Apoptosis-inducing factor 2 (AIFM2), also known as apoptosis-inducing factor-homologous mitochondrion-associated inducer of death (AMID), is a protein that in humans is encoded by the AIFM2 gene, also known as p53-responsive gene 3 (PRG3), on chromosome 10.

This gene encodes a flavoprotein oxidoreductase that binds single stranded DNA and is thought to contribute to apoptosis in the presence of bacterial and viral DNA. The expression of this gene is also found to be induced by tumor suppressor protein p53 in colon cancer cells.

Function 

The protein encoded by this gene has significant homology to NADH oxidoreductases and the apoptosis-inducing factor PDCD8/AIF. Overexpression of this gene has been shown to induce apoptosis.
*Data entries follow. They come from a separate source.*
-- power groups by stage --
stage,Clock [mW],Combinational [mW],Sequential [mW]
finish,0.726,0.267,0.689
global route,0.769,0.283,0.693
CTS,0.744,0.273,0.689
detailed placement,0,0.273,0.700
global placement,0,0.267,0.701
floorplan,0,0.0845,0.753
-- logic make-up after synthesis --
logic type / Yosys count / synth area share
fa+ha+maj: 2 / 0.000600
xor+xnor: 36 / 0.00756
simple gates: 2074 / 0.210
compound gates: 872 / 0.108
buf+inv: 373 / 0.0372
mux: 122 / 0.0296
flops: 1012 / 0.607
### config.mk
export PLATFORM = sky130hd
export DESIGN_NAME = freq_meas_sequencer
export DESIGN_NICKNAME = d
export VERILOG_FILES = /design/src/rtl/freq_meas_pkg.sv /design/src/rtl/fx_edge_sync.sv /design/src/rtl/freq_meas_sequencer.sv
export SDC_FILE = /design/constraint.sdc
export NUM_CORES = 1
export LEC_CHECK = 0
export CORE_MARGIN = 2
export CORE_UTILIZATION = 52
export CTS_BUF_LIST = sky130_fd_sc_hd__clkbuf_8
export DETAILED_ROUTE_END_ITERATION = 10
export PLACE_DENSITY_LB_ADDON = 0.25
export SLEW_MARGIN = 15
export SYNTH_ARGS = -nofsm -noshare
export SYNTH_HDL_FRONTEND = slang
export SYNTH_SLANG_ARGS = --single-unit
### constraint.sdc
create_clock -name CLOCK_50 -period 2 [get_ports CLOCK_50]
set_input_delay 0.3 -clock CLOCK_50 [delete_from_list [all_inputs] [get_ports CLOCK_50]]
set_output_delay 0.3 -clock CLOCK_50 [all_outputs]
set_load 0.02 [all_outputs]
The expression of this gene is found to be induced by tumor suppressor protein p53 in colon cancer cells.

Structure 

AIFM2 can be found only both in prokaryotes and eukaryotes. Sequence analysis reveals that the AIFM2 gene promoter contains a consensus transcription initiator sequence instead of a TATA box. Though AIFM2 also lacks a recognizable mitochondrial localization sequence and cannot enter the mitochondria, it is found to adhere to the outer mitochondrial membrane (OMM), where it forms a ring-like structure. Two deletion mutations at the N-terminal (aa 1–185 and 1–300) result in nuclear localization and failure to effect cell death, suggesting that AIFM2 must be associated with the mitochondria in order to induce apoptosis. Moreover, domain mapping experiments reveal that only the C-terminal 187 aa is required for apoptotic induction. Meanwhile, mutations in the N-terminal putative FAD- and ADP-binding domains, which are responsible for its oxidoreductase function, do not affect its apoptotic function, thus indicating that these two functions operate independently. It assembles stoichiometrically and noncovalently with 6-hydroxy-FAD.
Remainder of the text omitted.